General characteristics
- Type: MEKO 360H2 destroyer
- Displacement: 2,900 long tons (2,900 t) standard; 3,360 long tons (3,410 t) fully loaded;
- Length: 125.9 m (413 ft 1 in) oa; 119.0 m (390 ft 5 in) pp;
- Beam: 15 m (49 ft 3 in)
- Draught: 5.8 m (19 ft 0 in)
- Propulsion: 2-shaft COGAG; 2 × Olympus TM 3B gas turbines, 51,800 shp (38,600 kW); 2 × Tyne RM-IC gas turbines, 10,200 shp (7,600 kW);
- Speed: 30.5 knots (56.5 km/h; 35.1 mph)
- Range: 4,500 nmi (8,300 km; 5,200 mi) at 18 knots (33 km/h; 21 mph)
- Complement: 200
- Armament: 2 × quad launchers for 8 Exocet MM-40 anti-ship missiles; 1 × octuple launcher for 24 Aspide surface-to-air missiles; 1 × 5 in (127 mm) Oto Melara Otobreda 127/54 Compact dual purpose gun; 4 × twin 40 mm anti-aircraft guns; 2 × triple 324 mm (13 in) torpedo tubes;
- Aircraft carried: 1 helicopter
- Aviation facilities: Helicopter deck and hangar

= Almirante Brown-class destroyer =

Class of Argentine warships

The Almirante Brown class is a class (MEKO 360H2 type) of warships built for the Argentine Navy. They were commissioned between 1983 and 1984, after the Falklands War. The class comprised four ships; , , and . Heronia was retired in 2024 after a period of prolonged inactivity.

The ships are classified as either frigates or destroyers by different publications. The MEKO 360 type warships are based on modular designs which allow quick changes to the vessel's armaments depending on mission requirements. The modular nature of the construction also allows the ships to be modernized or refitted with greater ease. Six vessels were initially ordered, however two ships were cancelled and replaced with orders for MEKO 140 type hulls.

Ordered in 1979, construction of the ships was delayed as the British turbines were embargoed after the Falklands War. Furthermore, the acquisition of helicopters for the vessels has seen many incarnations. They were initially intended to be equipped with Westland Lynx helicopters, but the order was cancelled in 1982. The planned replacement Agusta-Bell AB 212 helicopters were not funded and instead, all of the Almirante Brown class deploy with AS 555 Fennec, while only La Argentina and Sarandí can employ SH-3D Sea King helicopters. Almirante Brown took part in Gulf War operations in 1990. All of the ships can be used as flagships.

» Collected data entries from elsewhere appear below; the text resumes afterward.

===== src/rtl/alu_pkg.sv =====
// Shared definitions for the ALU issue/return sequencer.
// Provides the opcode encodings, the sequencer state encoding and a helper
// that selects the per-opcode settle latency.
package alu_pkg;

    localparam int unsigned OP_BITS = 2;

    localparam logic [OP_BITS-1:0] ALU_ADD = 2'b00;
    localparam logic [OP_BITS-1:0] ALU_SUB = 2'b01;
    localparam logic [OP_BITS-1:0] ALU_MUL = 2'b10;
    localparam logic [OP_BITS-1:0] ALU_DIV = 2'b11;

    typedef enum logic [1:0] {
        IDLE = 2'd0,
        EXEC = 2'd1,
        RESP = 2'd2
    } state_e;

    // Settle latency (cycles) the ALU needs for a given opcode.
    function automatic int unsigned op_latency(
        input logic [OP_BITS-1:0] op,
        input int unsigned        addsub_lat,
        input int unsigned        mul_lat,
        input int unsigned        div_lat
    );
        int unsigned lat;
        case (op)
            ALU_MUL: lat = mul_lat;
            ALU_DIV: lat = div_lat;
            default: lat = addsub_lat;
        endcase
        return lat;
    endfunction

endpackage : alu_pkg


===== src/rtl/alu_sequencer.sv =====
// Issue/return controller for the multicycle 8-bit ALU.
// Accepts one request at a time (req_valid/req_ready), drives registered
// operands/opcode to the ALU and holds them for the opcode's latency, then
// returns the captured result with its destination index (rsp_valid/rsp_ready).
// Divide-by-zero is answered directly with all-ones data and rsp_div0 set.
// Ports:
//   clk, reset                      clock, synchronous active-high reset
//   req_valid/req_ready             request handshake
//   req_op, req_rs, req_rt, req_rd  opcode, operands, destination index
//   alu_rs, alu_rt, alu_op          registered ALU inputs
//   alu_out                         combinational ALU result
//   rsp_valid/rsp_ready             response handshake
//   rsp_data, rsp_rd, rsp_div0      result, echoed index, div-by-zero flag
//   busy                            sequencer not idle
module alu_sequencer
    import alu_pkg::*;
#(
    parameter int unsigned DATA_BITS     = 8,
    parameter int unsigned REG_ADDR_BITS = 4,
    parameter int unsigned ADDSUB_LAT    = 1,
    parameter int unsigned MUL_LAT       = 2,
    parameter int unsigned DIV_LAT       = 4
) (
    input  logic                     clk,
    input  logic                     reset,
    input  logic                     req_valid,
    output logic                     req_ready,
    input  logic [1:0]               req_op,
    input  logic [DATA_BITS-1:0]     req_rs,
    input  logic [DATA_BITS-1:0]     req_rt,
    input  logic [REG_ADDR_BITS-1:0] req_rd,
    output logic [DATA_BITS-1:0]     alu_rs,
    output logic [DATA_BITS-1:0]     alu_rt,
    output logic [1:0]               alu_op,
    input  logic [DATA_BITS-1:0]     alu_out,
    output logic                     rsp_valid,
    input  logic                     rsp_ready,
    output logic [DATA_BITS-1:0]     rsp_data,
    output logic [REG_ADDR_BITS-1:0] rsp_rd,
    output logic                     rsp_div0,
    output logic                     busy
);

    localparam int unsigned MAX_LAT  = (ADDSUB_LAT > MUL_LAT)
                                       ? ((ADDSUB_LAT > DIV_LAT) ? ADDSUB_LAT : DIV_LAT)
                                       : ((MUL_LAT > DIV_LAT) ? MUL_LAT : DIV_LAT);
    localparam int unsigned CNT_BITS = (MAX_LAT > 1) ? $clog2(MAX_LAT) : 1;

    state_e                   state_q,    state_d;
    logic [CNT_BITS-1:0]      cnt_q,      cnt_d;
    logic [DATA_BITS-1:0]     alu_rs_q,   alu_rs_d;
    logic [DATA_BITS-1:0]     alu_rt_q,   alu_rt_d;
    logic [1:0]               alu_op_q,   alu_op_d;
    logic [DATA_BITS-1:0]     rsp_data_q, rsp_data_d;
    logic [REG_ADDR_BITS-1:0] rsp_rd_q,   rsp_rd_d;
    logic                     rsp_div0_q, rsp_div0_d;
    logic                     accept;

    // Ready in IDLE, or in RESP when the current response is being taken.
    assign req_ready = (state_q == IDLE) | ((state_q == RESP) & rsp_ready);
    assign accept    = req_valid & req_ready;

    // Next-state and datapath updates.
    always_comb begin
        state_d    = state_q;
        cnt_d      = cnt_q;
        alu_rs_d   = alu_rs_q;
        alu_rt_d   = alu_rt_q;
        alu_op_d   = alu_op_q;
        rsp_data_d = rsp_data_q;
        rsp_rd_d   = rsp_rd_q;
        rsp_div0_d = rsp_div0_q;

        case (state_q)
            IDLE: ;
            EXEC: begin
                if (cnt_q == '0) begin
                    rsp_data_d = alu_out;
                    state_d    = RESP;
                end else begin
                    cnt_d = cnt_q - CNT_BITS'(1);
                end
            end
            RESP: begin
                if (rsp_ready) begin
                    state_d = IDLE;
                end
            end
            default: state_d = IDLE;
        endcase

        // Accept only happens in IDLE or RESP, so it overrides the above.
        if (accept) begin
            alu_rs_d = req_rs;
            alu_rt_d = req_rt;
            alu_op_d = req_op;
            rsp_rd_d = req_rd;
            cnt_d    = CNT_BITS'(op_latency(req_op, ADDSUB_LAT, MUL_LAT, DIV_LAT) - 1);
            if ((req_op == ALU_DIV) && (req_rt == '0)) begin
                // Short-circuit: the ALU is never waited on.
                rsp_data_d = '1;
                rsp_div0_d = 1'b1;
                state_d    = RESP;
            end else begin
                rsp_div0_d = 1'b0;
                state_d    = EXEC;
            end
        end
    end

    // State and datapath registers.
    always_ff @(posedge clk) begin
        if (reset) begin
            state_q    <= IDLE;
            cnt_q      <= '0;
            alu_rs_q   <= '0;
            alu_rt_q   <= '0;
            alu_op_q   <= '0;
            rsp_data_q <= '0;
            rsp_rd_q   <= '0;
            rsp_div0_q <= 1'b0;
        end else begin
            state_q    <= state_d;
            cnt_q      <= cnt_d;
            alu_rs_q   <= alu_rs_d;
            alu_rt_q   <= alu_rt_d;
            alu_op_q   <= alu_op_d;
            rsp_data_q <= rsp_data_d;
            rsp_rd_q   <= rsp_rd_d;
            rsp_div0_q <= rsp_div0_d;
        end
    end

    assign alu_rs    = alu_rs_q;
    assign alu_rt    = alu_rt_q;
    assign alu_op    = alu_op_q;
    assign rsp_data  = rsp_data_q;
    assign rsp_rd    = rsp_rd_q;
    assign rsp_div0  = rsp_div0_q;
    assign rsp_valid = (state_q == RESP);
    assign busy      = (state_q != IDLE);

endmodule : alu_sequencer


===== config.mk =====
export PLATFORM = sky130hd
export DESIGN_NAME = alu_sequencer
export DESIGN_NICKNAME = d
export VERILOG_FILES = /design/src/rtl/alu_pkg.sv /design/src/rtl/alu_sequencer.sv
export SDC_FILE = /design/constraint.sdc
export NUM_CORES = 1
export LEC_CHECK = 0
export ABC_AREA = 1
export BUFFER_PORTS_ARGS = -buffer_cell sky130_fd_sc_hd__buf_2
export CAP_MARGIN = 20
export CORE_UTILIZATION = 45
export CTS_CLUSTER_DIAMETER = 30
export CTS_CLUSTER_SIZE = 24
export DETAILED_ROUTE_END_ITERATION = 12
export PLACE_DENSITY = 0.78
export SLEW_MARGIN = 20
export SYNTH_ARGS = -nofsm -noshare
export SYNTH_HDL_FRONTEND = slang
export SYNTH_SLANG_ARGS = --single-unit

===== constraint.sdc =====
create_clock -name clk -period 1.51 [get_ports clk]
set_clock_uncertainty 0.2 [all_clocks]
set_input_delay 0.151 -clock clk [delete_from_list [all_inputs] [get_ports clk]]
set_output_delay 0.151 -clock clk [all_outputs]
set_load 0.005 [all_outputs]

==> results <==
- The run finished, with violations left.
- The final reports fail on negative hold slack.
- Leaving out fill and tap cells, the most frequent cell in the layout is buf_2.
- The worst voltage drop across the vdd grid is 0.597 mV.
- The internal power is 1460 uW.
- The wire length per cell is 11.0 um.
- The tightest hold margin is -0.0210 ns.
- The chip height is 59.1 um.
- The fraction of final layout cells with drive strength greater than 1 is 33.4%.
- The final instance count without filler cells is 340.
- The combined flip-flop and latch cell area is 703 um^2.
- The number of synthesis warnings is 0.
- The maximum clock frequency is ~700 MHz.
- The critical path data arrival time is 1.48 ns.
- The number of unique standard cell types used by synthesis is 25.
- The number of antenna-violating nets in the routed design is 0.
- Once the floorplan was initialized, standard cells occupied between 40% and 50% of the core.
- The horizontal die dimension is 59.1 um.
- The first detailed-routing pass took 4 iterations.
- For this design the static power due to leakage is 0.00108 uW.
- Detailed routing inserted a total of 1,625 vias.
- The required time of the critical path is 1.57 ns.
- The proportion of synthesized chip area in sequential cells is between 40% and 50%.
- In the global route stage, overall resource usage came out at a little under a quarter.
- After detailed placement, the design holds a cell count of 301.
- The number of buffers on the longest clock path is 2.
- The total count of hold-check failures in the final report is 7.
- The number of antenna cells inserted is 0.
- The clock slew seen by the registers of the worst setup and hold paths is ~0.11 ns.
- After routing, the total negative slack on setup checks comes to 0 ns.
- The per-cell via count in the routed design is around 4.8.
- The first global-routing pass estimated 5970 um of wire.
- The die covers about 3500 um^2.
- The clock tree from TritonCTS is built.
- The number of I/O port buffers is 67.
- For this run, design rule violations remaining after detail routing come to 0.
- In this run the power spent charging and discharging nets is 642 uW.
- The type of origin of the critical path is an input port.
- Dividing total power by cell area gives a power density of 943 nW/um^2.
- The average cell area after synthesis is 7.59 um^2.
- The initialized floorplan defines 20 standard-cell rows.
- The number of setup violations in the final report is 0.
- The number of fillers in the final layout is 269.
- Counting every net in the synthesized netlist gives 227.
- In this run the worst hold path is classified as input port to flip-flop.
- For this run, the share of the core covered by cells in the final layout is between 70% and 80%.
- The count of routing violations after the opening detailed-route iteration is 45.
- The clock share of power is between 20 and 25%.
- The remaining global-route overflow is 0.
- The final routed wirelength across all metal layers is 3730 um.
- The area of the placeable core is between 3000 and 4000 um^2.
- The max capacitance violation total is 0.
- Setup repair after global routing left no endpoint under its margin.
- The number of H-tree levels is 2.
- The mapped netlist covers 1470 um^2.
- After technology mapping, the gate count stands at approximately 190.
- Of the total power, the share spent switching nets is 30.5%.
- The maximum fanout along the worst path is 9.
- Entering global routing, the biggest net connects 17 pins.
- At the end of routability-driven placement, the weighted congestion stood at 0.786.
- The slew at the pin with the worst max-slew slack is approximately 0.38 ns.
- In the layout the commonest cells are buf_2 (67), nand2_1 (65), a21oi_1 (33), dfxtp_1 (33), dlygate4sd3_1 (31).
- By startpoint and endpoint, the worst setup path is classified as input port to flip-flop.
- The clock latency on the worst-skew pair is 0.33 ns.
- The synthesized design contains 35 register bits.
- The share of the cycle needed by the critical path after routing is 94.4%.
- The number of ports placed on the die boundary is 68.
- The clock sink count is 35.
- The worst setup path is captured at a flip-flop.
- The combined area of the multi-input logic cells is 656 um^2.
- The area growth from synthesis to layout is 52.1%.
- The via count of the first global-routing pass is 1,446.
- The part of the power in registers is 50.4%.
- The final period demand of the worst path is between 1 and 1.5 ns.
- The hold buffer count at cts is 31.
- Once detailed placement completed, the half-perimeter wirelength came to 2360 um.
- In this run, CTS created clock tree buffers numbering 5.
- The worst slew margin relative to its limit is approximately three quarters.
- The number of max-slew violations in the final report is 0.
- The number of nets in the final layout is 329.
- The proportion of power drawn by combinational gates is 26.6%.
- In this run the clock root is driven by a clkbuf_4.
- The initial antenna violation count came to 0.
## through the flow
| stage | cell area, um^2 | setup WS (ns) | power, uW |
|---|---|---|---|
| 2_1_floorplan | 1470 | 0.185 | 1380 |
| 3_3_place_gp | 1850 | 0.0884 | 1560 |
| 3_5_place_dp | 1850 | 0.0442 | 1570 |
| 4_1_cts | 2220 | 0.0216 | 2100 |
| 5_1_grt | 2230 | 0.00540 | 2240 |
| 6_report | 2230 | 0.0852 | 2100 |
## synth_stat cells (all sizes together)
cell type | n | area, um^2
clkbuf | 4 | 15.0
nand2 | 69 | 269
nand3 | 5 | 55.1
nand4 | 2 | 12.5
inv | 18 | 67.6
dfxtp | 35 | 701
and3 | 1 | 6.26
a21oi | 35 | 183
o211ai | 1 | 7.51
nor4 | 1 | 12.5
nor2 | 6 | 30.0
nor3b | 1 | 12.5
or2 | 2 | 12.5
buf | 5 | 33.8
o21ai | 8 | 47.6
## area by class of cell
class / instances / area share [%]
timing repair buffer: 104 / 31.0
clock buffer: 6 / 1.85
clock inverter: 2 / 0.561
sequential: 35 / 31.6
multi-input combinational: 131 / 29.4
tap: 44 / 2.47
inverter: 18 / 3.14
## power groups by stage
stage                     Clock [uW]  Combinational, uW  Sequential (uW)
final                            484                559             1060
after CTS                        495                552             1060
after floorplan                    0                299             1080
after global routing             538                631             1070
after global placement             0                480             1080
after detailed placement           0                489             1080
## sequential cells by signal, summed over array words and instances, names as in the netlist
name and count:
rsp_data 8, alu_op 2, rsp_div0 1, alu_rt 8, cnt_q 2, rsp_rd 4, state_q 2, alu_rs 8
## logic make-up (layout without fill, tap and decap cells)
family                 Yosys count  count (layout)  share of synthesized area [%]
buffers and inverters           27             130                           7.94
AOI/OAI and AO/OA               44              44                           16.2
DFF                             35              35                           47.8
and+or+nand+nor                 87              87                           28.0
## final timing paths
kind / cells after the start / startpoint / slack, ns / endpoint
min: 4 / req_rt[5] / -0.02 / rsp_data[6]$_SDFF_PP0_
min reg2reg: 2 / rsp_rd[1]$_SDFFE_PP0N_ / 0.27 / rsp_rd[1]$_SDFFE_PP0N_
max reg2reg: 5 / state_q[1]$_SDFFE_PP0P_ / 0.15 / rsp_div0$_SDFFE_PP0N_
max: 5 / req_rt[0] / 0.09 / state_q[1]$_SDFFE_PP0P_
## worst max-delay path: stages
cell and delay (ns):
dlygate4sd3_1 0.54, buf_2 0.13, nor3b_2 0.29, nand3_4 0.19, a21oi_1 0.18
## routing by layer
layer | part of all wire (%) | GRT usage, % | wire [um]
met1 | 41 | 24.5 | 1510
met2 | 52 | 40.9 | 1940
met3 | 5.8 | 6.11 | 217
met4 | 1.5 | 9.52 | 57
met5 | 0 | 0 | 0
## what timing repair did
action | 4_1_cts | 5_1_grt
gates resized for setup | 0 | 4
buffers inserted | 0 | 0
hold endpoints to repair | 33 | 7
endpoints found under the setup margin | 0 | 22
Note: power is estimated with default switching activity, not from simulation.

==Design and description==
Six vessels were ordered and four vessels of a second variant, MEKO 360H2, were constructed for Argentina. They were locally named the Almirante Brown class. They are considered frigates and destroyers by different publications. The design is based on the concept of modular systems and is capable of changing the armament of the ship swiftly and can be modernized/refitted with more ease. Each ship is capable of being used as a flagship.

The ships have a standard displacement of 2900 LT and 3360 LT at full load. The vessels are 125.9 m long overall and 119.0 m between perpendiculars with a beam of 15 m and a draught of 5.8 m. The vessels are powered by a COGOG system driving two shafts composed of two Olympus TM 3B gas turbines rated at 51800 shp and two Tyne RM-IC gas turbines rated at 10200 shp. The ships have a maximum speed of 30.5 kn while using their Olympus gas turbines at 18 kn using their Tyne turbines. The MEKOs have a maximum range of 4500 nmi at 18 knots.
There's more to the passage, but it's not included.